Representing $x^3-2$ as a sum of two squares

Question

Prove that there exist infinitely many integers $x$ such that integer $P(x)=x^3-2$ is a sum of two squares of integers.

Ideally, I am looking for a proof method that also applies for other $P(x)$, such as, for example, $P(x)=x^3+x+1$.

For $x=4t+3$, $P=(4t+3)^3-2$ is $1$ modulo $4$. By a well-believed (but difficult) Bunyakovsky conjecture, $P$ is a prime infinitely often, and every prime that is $1$ modulo $4$ is a sum of two squares.

To find an unconditional proof, it suffices to find polynomials $A(t)$, $B(t)$ and $C(t)$ with rational coefficients such that $A(t)^2 + B(t)^2 = C(t)^3-2$. Are there any good heuristics to find such polynomials? Is there any computer algebra system that helps to guess a solution of a polynomial equation over $Q[t]$?

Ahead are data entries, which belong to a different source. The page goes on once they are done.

## src/rtl/watch_pkg.sv

```systemverilog
// Shared constants and the seven-segment code function for the watch core.
// Assumes active-high segments packed g..a in bits 6..0.
package watch_pkg;

    localparam int N_DIGITS      = 4;
    localparam int SEL_W         = $clog2(N_DIGITS);
    localparam logic [3:0] CODE_DARK = 4'hF;

    // Map one BCD code to its segment pattern; codes above 9 stay dark.
    function automatic logic [6:0] seg_of(input logic [3:0] code);
        logic [6:0] pat;
        case (code)
            4'd0:    pat = 7'h3F;
            4'd1:    pat = 7'h06;
            4'd2:    pat = 7'h5B;
            4'd3:    pat = 7'h4F;
            4'd4:    pat = 7'h66;
            4'd5:    pat = 7'h6D;
            4'd6:    pat = 7'h7D;
            4'd7:    pat = 7'h07;
            4'd8:    pat = 7'h7F;
            4'd9:    pat = 7'h6F;
            default: pat = 7'h00;
        endcase
        return pat;
    endfunction

endpackage

```

## src/rtl/watch_divider.sv

```systemverilog
// Binary divider chain for the watch core.
// Produces a one-clock seconds pulse (full chain, or the shortened chain
// while fast_set is held) and a one-clock scan pulse from the low bits.
// Assumes 1 <= SCAN_BITS <= DIV_STAGES and FAST_SKIP < DIV_STAGES.
module watch_divider #(
    parameter int DIV_STAGES = 15,
    parameter int FAST_SKIP  = 8,
    parameter int SCAN_BITS  = 5
) (
    input  logic clk,
    input  logic rst_n,
    input  logic fast_set,
    output logic sec_tick,
    output logic scan_tick
);
    localparam int FAST_BITS = DIV_STAGES - FAST_SKIP;

    logic [DIV_STAGES-1:0] div_q;

    // Free-running count; each bit is one divide-by-two stage.
    always_ff @(posedge clk) begin
        if (!rst_n) div_q <= '0;
        else        div_q <= div_q + 1'b1;
    end

    // Seconds pulse taps the whole chain, or skips the top stages in fast set.
    always_comb begin
        if (fast_set) sec_tick = &div_q[FAST_BITS-1:0];
        else          sec_tick = &div_q;
    end

    // Scan pulse taps the low stages.
    assign scan_tick = &div_q[SCAN_BITS-1:0];

    // Two seconds pulses never come on consecutive clocks in either mode.
    p_tick_gap_r2: assert property (@(posedge clk) disable iff (!rst_n)
        sec_tick |=> !sec_tick);

    // A normal-mode pulse marks the chain wrapping back to zero.
    p_norm_wrap_r2: assert property (@(posedge clk) disable iff (!rst_n)
        (sec_tick && !fast_set) |=> (div_q == '0));

    // A fast-mode pulse leaves the low stages at zero on the next clock.
    p_fast_low_r5: assert property (@(posedge clk) disable iff (!rst_n)
        (sec_tick && fast_set) |=> (div_q[FAST_BITS-1:0] == '0));

endmodule

```

## src/rtl/watch_bcd_stage.sv

```systemverilog
// One decimal counter stage, counting 0..MOD-1 on each enable.
// carry is high in the enabled clock that wraps the stage back to zero.
// Assumes 2 <= MOD <= 10.
module watch_bcd_stage #(
    parameter int MOD = 10
) (
    input  logic       clk,
    input  logic       rst_n,
    input  logic       en,
    output logic [3:0] digit,
    output logic       carry
);
    localparam logic [3:0] LAST = 4'(MOD - 1);

    // Count on enable and wrap at the stage limit.
    always_ff @(posedge clk) begin
        if (!rst_n)          digit <= '0;
        else if (en) begin
            if (digit == LAST) digit <= '0;
            else               digit <= digit + 4'd1;
        end
    end

    // Carry out on the wrapping step.
    assign carry = en && (digit == LAST);

    // Stage never leaves its range.
    p_digit_range_r3: assert property (@(posedge clk) disable iff (!rst_n)
        digit <= LAST);

    // Enabled at the last value, the stage returns to zero.
    p_wrap_zero_r3: assert property (@(posedge clk) disable iff (!rst_n)
        (en && digit == LAST) |=> (digit == 4'd0));

endmodule

```

## src/rtl/watch_hour_stage.sv

```systemverilog
// Twelve-hour counter kept as a tens bit and a units digit.
// Sequence on each enable: 12, 1, 2, ..., 9, 10, 11, 12.
module watch_hour_stage (
    input  logic       clk,
    input  logic       rst_n,
    input  logic       en,
    output logic [3:0] hr_units,
    output logic [3:0] hr_tens
);
    logic tens_q;

    // Step the hour, folding 12 back to 1 and 9 over to 10.
    always_ff @(posedge clk) begin
        if (!rst_n) begin
            tens_q   <= 1'b1;
            hr_units <= 4'd2;
        end else if (en) begin
            if (tens_q && hr_units == 4'd2) begin
                tens_q   <= 1'b0;
                hr_units <= 4'd1;
            end else if (hr_units == 4'd9) begin
                tens_q   <= 1'b1;
                hr_units <= 4'd0;
            end else begin
                hr_units <= hr_units + 4'd1;
            end
        end
    end

    assign hr_tens = {3'b000, tens_q};

    // Hour stays inside 1..12.
    p_hour_legal_r4: assert property (@(posedge clk) disable iff (!rst_n)
        tens_q ? (hr_units <= 4'd2) : (hr_units >= 4'd1 && hr_units <= 4'd9));

    // Twelve is followed by one.
    p_hour_wrap_r4: assert property (@(posedge clk) disable iff (!rst_n)
        (en && tens_q && hr_units == 4'd2) |=> (!tens_q && hr_units == 4'd1));

endmodule

```

## src/rtl/watch_display.sv

```systemverilog
// Digit scanner with one shared seven-segment decoder.
// A pointer walks the four slots on each scan pulse. The selected BCD value
// goes through the single decoder. Everything is dark unless show_req is high.
// A zero hours-tens digit is shown as a dark slot.
module watch_display
    import watch_pkg::*;
(
    input  logic                clk,
    input  logic                rst_n,
    input  logic                scan_tick,
    input  logic                show_req,
    input  logic [3:0]          min_units,
    input  logic [3:0]          min_tens,
    input  logic [3:0]          hr_units,
    input  logic [3:0]          hr_tens,
    output logic [6:0]          seg_out,
    output logic [N_DIGITS-1:0] dig_en
);
    logic [SEL_W-1:0] dsel_q;
    logic [3:0]       pick;
    logic             dark_slot;
    logic [3:0]       code;

    // Advance the digit pointer on every scan pulse.
    always_ff @(posedge clk) begin
        if (!rst_n)         dsel_q <= '0;
        else if (scan_tick) dsel_q <= dsel_q + 1'b1;
    end

    // Steer the selected counter value toward the decoder.
    always_comb begin
        case (dsel_q)
            2'd0:    pick = min_units;
            2'd1:    pick = min_tens;
            2'd2:    pick = hr_units;
            default: pick = hr_tens;
        endcase
    end

    // Suppress a leading zero in the hours.
    assign dark_slot = (dsel_q == 2'd3) && (hr_tens == 4'd0);
    assign code      = dark_slot ? CODE_DARK : pick;

    // Shared decoder and drive gating for power.
    always_comb begin
        seg_out = show_req ? seg_of(code) : 7'h00;
        dig_en  = (show_req && !dark_slot) ? (N_DIGITS'(1) << dsel_q) : '0;
    end

    // No drive while the display is not requested.
    p_dark_idle_r8: assert property (@(posedge clk) disable iff (!rst_n)
        !show_req |-> (seg_out == 7'h00 && dig_en == '0));

    // Never more than one digit driven.
    p_one_digit_r10: assert property (@(posedge clk) disable iff (!rst_n)
        $onehot0(dig_en));

    // Leading zero of the hours stays dark.
    p_lead_dark_r9: assert property (@(posedge clk) disable iff (!rst_n)
        (dsel_q == 2'd3 && hr_tens == 4'd0) |-> (seg_out == 7'h00 && dig_en == '0));

    // Pointer only moves on a scan pulse.
    p_scan_hold_r6: assert property (@(posedge clk) disable iff (!rst_n)
        !scan_tick |=> $stable(dsel_q));

endmodule

```

## src/rtl/watch_core.sv

```systemverilog
// Watch timekeeping core: divider, seconds/minutes counters, twelve-hour
// counter and a scanned four-digit display with one decoder.
// Assumes clk is the crystal clock and rst_n is synchronous.
module watch_core
    import watch_pkg::*;
#(
    parameter int DIV_STAGES = 15,
    parameter int FAST_SKIP  = 8,
    parameter int SCAN_BITS  = 5
) (
    input  logic       clk,
    input  logic       rst_n,
    input  logic       fast_set,
    input  logic       show_req,
    output logic [6:0] seg_out,
    output logic [3:0] dig_en
);
    localparam int N_STAGES = 4;   // sec units, sec tens, min units, min tens

    logic                          sec_tick;
    logic                          scan_tick;
    logic [N_STAGES:0]             stage_en;
    logic [N_STAGES-1:0][3:0]      cnt_digit;
    logic [3:0]                    hr_units;
    logic [3:0]                    hr_tens;

    watch_divider #(
        .DIV_STAGES(DIV_STAGES),
        .FAST_SKIP (FAST_SKIP),
        .SCAN_BITS (SCAN_BITS)
    ) u_div (
        .clk      (clk),
        .rst_n    (rst_n),
        .fast_set (fast_set),
        .sec_tick (sec_tick),
        .scan_tick(scan_tick)
    );

    assign stage_en[0] = sec_tick;

    // Units stages wrap at ten, tens stages at six.
    for (genvar i = 0; i < N_STAGES; i++) begin : g_stage
        watch_bcd_stage #(
            .MOD(((i % 2) == 0) ? 10 : 6)
        ) u_stage (
            .clk  (clk),
            .rst_n(rst_n),
            .en   (stage_en[i]),
            .digit(cnt_digit[i]),
            .carry(stage_en[i+1])
        );
    end

    watch_hour_stage u_hours (
        .clk     (clk),
        .rst_n   (rst_n),
        .en      (stage_en[N_STAGES]),
        .hr_units(hr_units),
        .hr_tens (hr_tens)
    );

    watch_display u_disp (
        .clk      (clk),
        .rst_n    (rst_n),
        .scan_tick(scan_tick),
        .show_req (show_req),
        .min_units(cnt_digit[2]),
        .min_tens (cnt_digit[3]),
        .hr_units (hr_units),
        .hr_tens  (hr_tens),
        .seg_out  (seg_out),
        .dig_en   (dig_en)
    );

    // Minutes only move while the seconds read 00.
    p_min_on_zero_r3: assert property (@(posedge clk) disable iff (!rst_n)
        !$stable(cnt_digit[2]) |-> (cnt_digit[0] == 4'd0 && cnt_digit[1] == 4'd0));

endmodule

```

## config.mk

```make
export PLATFORM = sky130hd
export DESIGN_NAME = watch_core
export DESIGN_NICKNAME = d
export VERILOG_FILES = /design/src/rtl/watch_pkg.sv /design/src/rtl/watch_divider.sv /design/src/rtl/watch_bcd_stage.sv /design/src/rtl/watch_hour_stage.sv /design/src/rtl/watch_display.sv /design/src/rtl/watch_core.sv
export SDC_FILE = /design/constraint.sdc
export NUM_CORES = 1
export LEC_CHECK = 0
export BUFFER_PORTS_ARGS = -buffer_cell sky130_fd_sc_hd__buf_2
export CAP_MARGIN = 20
export CORE_AREA = 2 2 82 124
export CTS_CLUSTER_DIAMETER = 80
export DETAILED_ROUTE_END_ITERATION = 16
export DIE_AREA = 0 0 84 126
export MAX_ROUTING_LAYER = met4
export PLACE_DENSITY_LB_ADDON = 0.1
export SLEW_MARGIN = 10
export SYNTH_ARGS = -nofsm -noshare
export SYNTH_HDL_FRONTEND = slang
export SYNTH_HIERARCHICAL = 1
export SYNTH_SLANG_ARGS = --single-unit
```

## constraint.sdc

```tcl
create_clock -name clk -period 5 [get_ports clk]
set_clock_uncertainty 0.05 [all_clocks]
set_input_delay 0.25 -clock clk [delete_from_list [all_inputs] [get_ports clk]]
set_output_delay 0.25 -clock clk [all_outputs]
set_load 0.005 [all_outputs]
```

==> qor.yml, run 1 <==
pre_cts_slack_ns: 0.513
ys_seq_area_frac: 0.327
fp.dieH_microns: 126
cts_resized: 0
setup_viol: 0
clkPwrFrac: 0.564
nNetsFinal: 294
path_clk_slew_ns: 0.06
drt-met1-wl_microns: 2200
start_util: 0.245
ys.flop_type: "dfxtp_1"
nFillCells: 1025
worst_slack_ns: 0.708
startpoint_type: "flop"
post_cts_buffers: 0
std_cell_rows: 44
grt_pass1_wl_microns: 8670
hp-start: "rst_n"
synth_area_per_cell_sq_um: 8.93
htreeDepth: 2
finalMaxSlewViolations: 0
tightest_slew_ns: 0.611
cp-end-kind: "flop"
worstSetupPathType: "flop to flop"
die_w_microns: 84
cts.sinks: 38
finalHoldViolCount: 0
routed_wl_microns: 5000
wire_per_inst_microns: 12.6
outcome: "complete, no violations"
grt_usage: 0.105
swShare: 0.186
grt_max_degree: 38
synth_edf_count: 0
drive_gt1_frac: 0.185
port_buffers: 14
antenna_found_initial: 0
clk_latency_ns: 0.28
area_growth_pct: 17.0
period_share: 0.858
top_level_ports: 15
die-area_sq_um: 10600
cp_data_arrival_time_ns: 4.38
power.internal_mw: 0.613
routed.top_layer: "met4"
synthMostInstantiatedCell: "dfxtp_1"
cts_buffers: 5
min_path_type: "input port to flop"
r2r_start: "u_div/div_q[7]$_SDFF_PN0_"
clockBufferDepth: 2
cts_tree: "built"
core_area_sq_um: 9520
synthTopCellsByArea: "dfxtp_1, ha_1, mux2i_1, and2_1, nand2_1"
multi_input_area_sq_um: 1460
synth_top_area_share: 0.327
synth-seq-cells: 38
seq_area_sq_um: 761
grt_pass1_vias: 1837
routed-wl-met2_microns: 2550
vias_per_cell: 4.69
min_period_ns: 4.29
worst-path-max-fanout: 7
ff2ff_path_depth: 17
synth_area_sq_um: 2330
yosys_warnings: 6
reg2reg_slack_ns: 0.71
async_flop_share: 0
power.density_nw_per_um2: 276
power_frac_seq: 0.408
rsz0062_at_grt: "false"
p_sw_mw: 0.140
hold_slack_ns: 0.391
holdPathStages: 2
diodes: 0
postCtsHoldBufs: 0
drc: 0
post_synth_num_cell_types: 57
dpl_cell_area_sq_um: 2520
synth_cells: 261
setup_total_negative_slack_ns: 0
drt_pass1_iterations: 4
fmax_mhz: 233
combPwrFrac: 0.028
via_count: 1858
cap_viol_max_count: 0
overflow: 0
leakagePower_nw: 1.04
synthTopCellsByCount: "dfxtp_1, nand2_1, inv_1"
worstReg2RegEnd: "u_hours/tens_q$_SDFFE_PN1P_"
drtIter0Drc: 94
final_area_sq_um: 2730
dp_hpwl_microns: 3620
max_slew_margin: 0.593
cts_root_buffer: "clkbuf_16"
synth_area_leader_cell: "dfxtp_1"
ir_worst_vdd_v: 0.000216
dr_wl_met3_microns: 162
required_ns: 5.09
gp_congestion: 0.725
holdPathEnd: "u_hours/tens_q$_SDFFE_PN1P_"
ant_nets: 0
==> area by class of cell <==
cell class,count,area share
Multi-Input combinational cell,199,0.535
Sequential cell,38,0.279
Tap cell,115,0.0528
Clock buffer,6,0.0509
Timing Repair Buffer,17,0.0340
Inverter,19,0.0262
Clock inverter,2,0.0220
==> metrics by stage <==
stage / power [mW] / cells / utilization
3_5_place_dp: 0.335 / 388 / 0.265
5_1_grt: 0.782 / 396 / 0.286
3_3_place_gp: 0.336 / 388 / 0.265
4_1_cts: 0.768 / 396 / 0.286
6_report: 0.753 / 396 / 0.286
2_1_floorplan: 0.327 / 263 / -
==> kinds of logic after synthesis <==
family                   synth area share
adder cells (fa/ha/maj)            0.0537
AO/OA/AOI/OAI                       0.185
flip-flops                          0.327
other                             0.00161
multiplexers                       0.0521
XOR/XNOR                           0.0526
AND/OR/NAND/NOR                     0.275
buffers and inverters              0.0532
==> power groups by stage <==
stage	Combinational, mW	Sequential, mW	Clock (mW)
after floorplan	0.0141	0.313	0
after global placement	0.0216	0.314	0
after detailed placement	0.0216	0.314	0
after CTS	0.0217	0.307	0.439
after global routing	0.0242	0.307	0.451
final	0.0212	0.307	0.425
==> how the worst max path moves through the flow <==
stage | slack [ns] | end | startpoint | depth (start not counted)
after global routing | 0.27 | u_hours/tens_q$_SDFFE_PN1P_ | u_div/div_q[7]$_SDFF_PN0_ | 17
after CTS | 0.49 | u_hours/tens_q$_SDFFE_PN1P_ | u_div/div_q[7]$_SDFF_PN0_ | 17
after detailed placement | 0.51 | u_hours/hr_units[1]$_SDFFE_PN1P_ | u_div/div_q[7]$_SDFF_PN0_ | 17
after floorplan | 0.05 | u_hours/hr_units[2]$_SDFFE_PN0P_ | u_div/div_q[7]$_SDFF_PN0_ | 14
final | 0.71 | u_hours/tens_q$_SDFFE_PN1P_ | u_div/div_q[7]$_SDFF_PN0_ | 17
after global placement | 0.63 | u_hours/hr_units[1]$_SDFFE_PN1P_ | u_div/div_q[7]$_SDFF_PN0_ | 17
==> critical path, cell delays in order (launching register included) <==
cell	delay, ns
dfxtp_1	0.39
nand4_1	0.23
or4_1	0.55
a21oi_1	0.36
nand2_2	0.13
nor4b_1	0.30
buf_4	0.20
nand2_2	0.07
nor4b_2	0.41
nand2_2	0.13
nor4b_1	0.27
buf_4	0.19
nand2_2	0.06
nor4b_1	0.26
buf_4	0.20
nand4bb_1	0.09
o21ai_0	0.17
nand3_1	0.09
==> placed cells by master (no fill, tap or decap), types with 4 or more instances in the layout <==
master and n:
a21o_1 5, nand2b_1 5, o21ai_0 6, nand2_1 21, a211o_1 5, buf_2 14, dfxtp_1 38, and2_1 16
a21boi_2 4, nor2b_1 4, nand4_1 4, xnor2_1 7, ha_1 10, xor2_1 7, inv_1 17, or4_1 4
a21oi_1 14, clkbuf_16 5, mux2i_1 11, nor4_1 5, nand2_2 4, nand3_1 11, nor2_1 5
==> registers in the layout (all words and copies together) (netlist names) <==
| register | count |
|---|---|
| u_hours/hr_units | 4 |
| g_stage.u_stage/digit | 16 |
| u_div/div_q | 15 |
| u_hours/tens_q | 1 |
| u_disp/dsel_q | 2 |
==> per-layer routing <==
metal	up-vias	global-route usage
met1	863	0.110
met5	-	-
met4	0	0.0436
li1	965	-
met2	24	0.186
met3	6	0.0256
No activity file was read; power rests on OpenSTA's default activity.
==> inputs of run 2 (changes only) <==
Settings changed: RECOVER_POWER set to 100.
==> qor.yml, run 2 (synthesis results as in run 1) <==
worst_slack_ns: 0.605  # was 0.708 ns
rsz0062_at_grt: "false"  # unchanged
std_cell_rows: 44  # unchanged
worstSetupPathType: "flop to flop"  # unchanged
drt_pass1_iterations: 4  # unchanged
largest_register_ffs: 16  # unchanged
period_share: 0.879  # was 0.858
grt_usage: 0.105  # unchanged
worst-path-max-fanout: 7  # unchanged
pre_cts_slack_ns: 0.513  # unchanged
routed_wl_microns: 5000  # about the same
power.density_nw_per_um2: 278  # was 276 nW/um^2
regMostFlops: "g_stage.u_stage/digit"  # unchanged
area_growth_pct: 16.2  # was 17.0%
outcome: "complete, no violations"  # unchanged
core_area_sq_um: 9520  # unchanged
dpl_cell_area_sq_um: 2520  # unchanged
fmax_mhz: 228  # was 233 MHz
grt_max_degree: 38  # unchanged
die_w_microns: 84  # unchanged
cts_root_buffer: "clkbuf_16"  # unchanged
layout_commonest_cell: "dfxtp_1"  # unchanged
finalHoldViolCount: 0  # unchanged
cap_viol_max_count: 0  # unchanged
cp_common_cell: "nand2_2"  # unchanged
nFillCells: 1028  # was 1025
fp.dieH_microns: 126  # unchanged
power_mw: 0.753  # about the same
overflow: 0  # unchanged
clk_latency_ns: 0.28  # about the same
crit_chain: "nand4_1 -> or4_1 -> a21oi_1 -> nand2_2 -> nor4b_1 -> clkbuf_1 -> nand2_2 -> nor4b_2 -> nand2_2 -> nor4b_1 -> buf_4 -> nand2_2 -> nor4b_1 -> buf_4 -> nand4bb_1 -> o21ai_0 -> nand3_1"  # was nand4_1 -> or4_1 -> a21oi_1 -> nand2_2 -> nor4b_1 -> buf_4 -> nand2_2 -> nor4b_2 -> nand2_2 -> nor4b_1 -> buf_4 -> nand2_2 -> nor4b_1 -> buf_4 -> nand4bb_1 -> o21ai_0 -> nand3_1
drc: 0  # unchanged
setup_total_negative_slack_ns: 0  # unchanged
max_slew_margin: 0.0263  # was 0.593
startpoint_type: "flop"  # unchanged
antenna_found_initial: 0  # unchanged
layout_common_cells: "dfxtp_1, nand2_1, inv_1"  # unchanged
required_ns: 5.05  # was 5.09 ns
top_level_ports: 15  # unchanged
port_buffers: 14  # unchanged
path_clk_slew_ns: 0.06  # about the same
ant_nets: 0  # unchanged
crit_buf_inv: 3  # unchanged
finalMaxSlewViolations: 0  # unchanged
gp_congestion: 0.725  # unchanged
grt_pass1_wl_microns: 8670  # unchanged
crit_path_top_delay_cell: "or4_1"  # unchanged
htreeDepth: 2  # unchanged
setup_viol: 0  # unchanged
via_count: 1858  # unchanged
drtIter0Drc: 68  # was 94
min_path_type: "flop to flop"  # was input port to flop
crit_family: "simple AND/OR/NAND/NOR gates"  # unchanged
cts_tree: "built"  # unchanged
clockBufferDepth: 2  # unchanged
ir_worst_vdd_v: 0.000218  # was 0.000216 V
dp.cells: 388  # unchanged
min_period_ns: 4.39  # was 4.29 ns
start_util: 0.245  # unchanged
nNetsFinal: 294  # unchanged
dp_hpwl_microns: 3620  # unchanged
drive_gt1_frac: 0.149  # was 0.185
top_regs: "g_stage.u_stage/digit: 16 flops, u_div/div_q: 15 flops, u_hours/hr_units: 4 flops"  # unchanged
cp-end-kind: "flop"  # unchanged
cts_buffers: 5  # unchanged
grt_pass1_vias: 1837  # unchanged
cp_data_arrival_time_ns: 4.45  # was 4.38 ns
hold_slack_ns: 0.421  # was 0.391 ns
final_area_sq_um: 2710  # was 2730 sq um
critical_path.max_stage_delay_ns: 0.55  # about the same
post-route-util: 0.284  # was 0.286
fin_cells: 396  # unchanged
wire_per_inst_microns: 12.6  # about the same
vias_per_cell: 4.69  # unchanged
cts.sinks: 38  # unchanged
tightest_slew_ns: 1.46  # was 0.611 ns
leakagePower_nw: 0.999  # was 1.04 nW
diodes: 0  # unchanged
die-area_sq_um: 10600  # unchanged
run 2: layout make-up:
class,count,area [sq um],area share
clock buffers,6,139,0.0513
clock inverters,2,60.1,0.0222
inverters,19,71.3,0.0263
multi-input cells,199,1450,0.536
flip-flops and latches,38,761,0.281
well taps,115,144,0.0531
repair buffers,17,81.3,0.0300
run 2: layer usage:
layer	part of all wire	GRT usage	routed length [microns]
met4	0.011	0.0436	57
met1	0.44	0.110	2220
met2	0.51	0.186	2570
met3	0.030	0.0256	152
met5	0	-	0
run 2: path summary, 6_finish.rpt:
kind                                   from                     endpoint  slack, ns  cells after the start
hold reg to reg   u_div/div_q[0]$_SDFF_PN0_    u_div/div_q[0]$_SDFF_PN0_       0.42                      1
setup / recovery  u_div/div_q[7]$_SDFF_PN0_  u_hours/tens_q$_SDFFE_PN1P_       0.61                     17
setup reg to reg  u_div/div_q[7]$_SDFF_PN0_  u_hours/tens_q$_SDFFE_PN1P_       0.61                     17
hold / removal    u_div/div_q[0]$_SDFF_PN0_    u_div/div_q[0]$_SDFF_PN0_       0.42                      1
run 2: report_power, final:
group / internal [mW] / leakage [nW] / switching (mW) / total, mW
logic: 0.00866 / 0.596 / 0.0123 / 0.0210
registers: 0.305 / 0.307 / 0.00224 / 0.307
clock network: 0.299 / 0.0971 / 0.125 / 0.425
total: 0.613 / 0.999 / 0.140 / 0.753
run 2: repair_timing:
action	4_1_cts	5_1_grt
resized for setup	0	1
setup buffers	0	0
hold buffers	0	0
endpoints found under the setup margin	0	3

One way to guess $C(t)$ is to form a set $S$ of all integers up to (say) $10^5$ that are sums of two squares, and look for polynomials $C(t)$ such that $C(t)^3-2$ belong to $S$ for all small $t$. I then checked all polynomials of degree up to $4$ and coefficients up to $12$, and found, for example, a polynomial $D(t)=3 + 8 t + 12 t^2 + 8 t^3 + 4 t^4$ such that $D(t)^3-1$ is always a sum of two squares. But no $C(t)$ found in this range, and increasing the degree and/or coefficients makes the enumeration infeasible. Are there methods to find a polynomial with all values in the given set, that are better than enumeration?

Answer 1

The answer is similar to one provided here. The approach is elementary and proves stronger fact that it can be expressed as sum of two coprime squares.

We consider the product $(n+2)(n^3-2)$ which is equal to $n^{4}-2n+2n^3-4$. Now we observe that $$(n+2)(n^3-2)=(n^2+n-7)^2+(13n^2+12n-53).$$ Proceeding as shown in the link we can easily get that $13n^2+12n-53$ is a perfect square for infinitely many $n\equiv 3\pmod{4}$ with first solution as $13(3^2)+12(3)-53=10^2$. If one chooses such a $n$ then clearly $n^3-2$ doesn't have any prime divisor of form $4k+3$ as $\gcd(n^2+n-7,13n^2+12n-53)\mid 25\cdot 59$ and $59$ doesn't divide $n^3-2$ if one looks at the general solution of the equation. Since, $n^3-2$ doesn't have any prime divisor of form $4k+3$ and $n\equiv 3\pmod{4}$ we can infer from the folklore result that it can be expressed as sum of two coprime squares.

Answer 2

One more way to solve the problem. Let $x = 4t + 3$. Then $$x^3 - 2 = 16t^2(4t + 9) + (108t + 25).$$ The system $$4t + 9 = a^2 \qquad 108t + 25 = b^2$$ has infinitely many solutions. It is reduced to the equation $b^2 - 27a^2 = - 218$. Also we can consider a system $$4t + 9 = ka^2 \qquad 108t + 25 = kb^2$$ with $k$ representable as a sum of two squares. It is reduced to the equation $b^2 - 27a^2 = - \frac{218}{k}$. There are solutions for $k = 109$.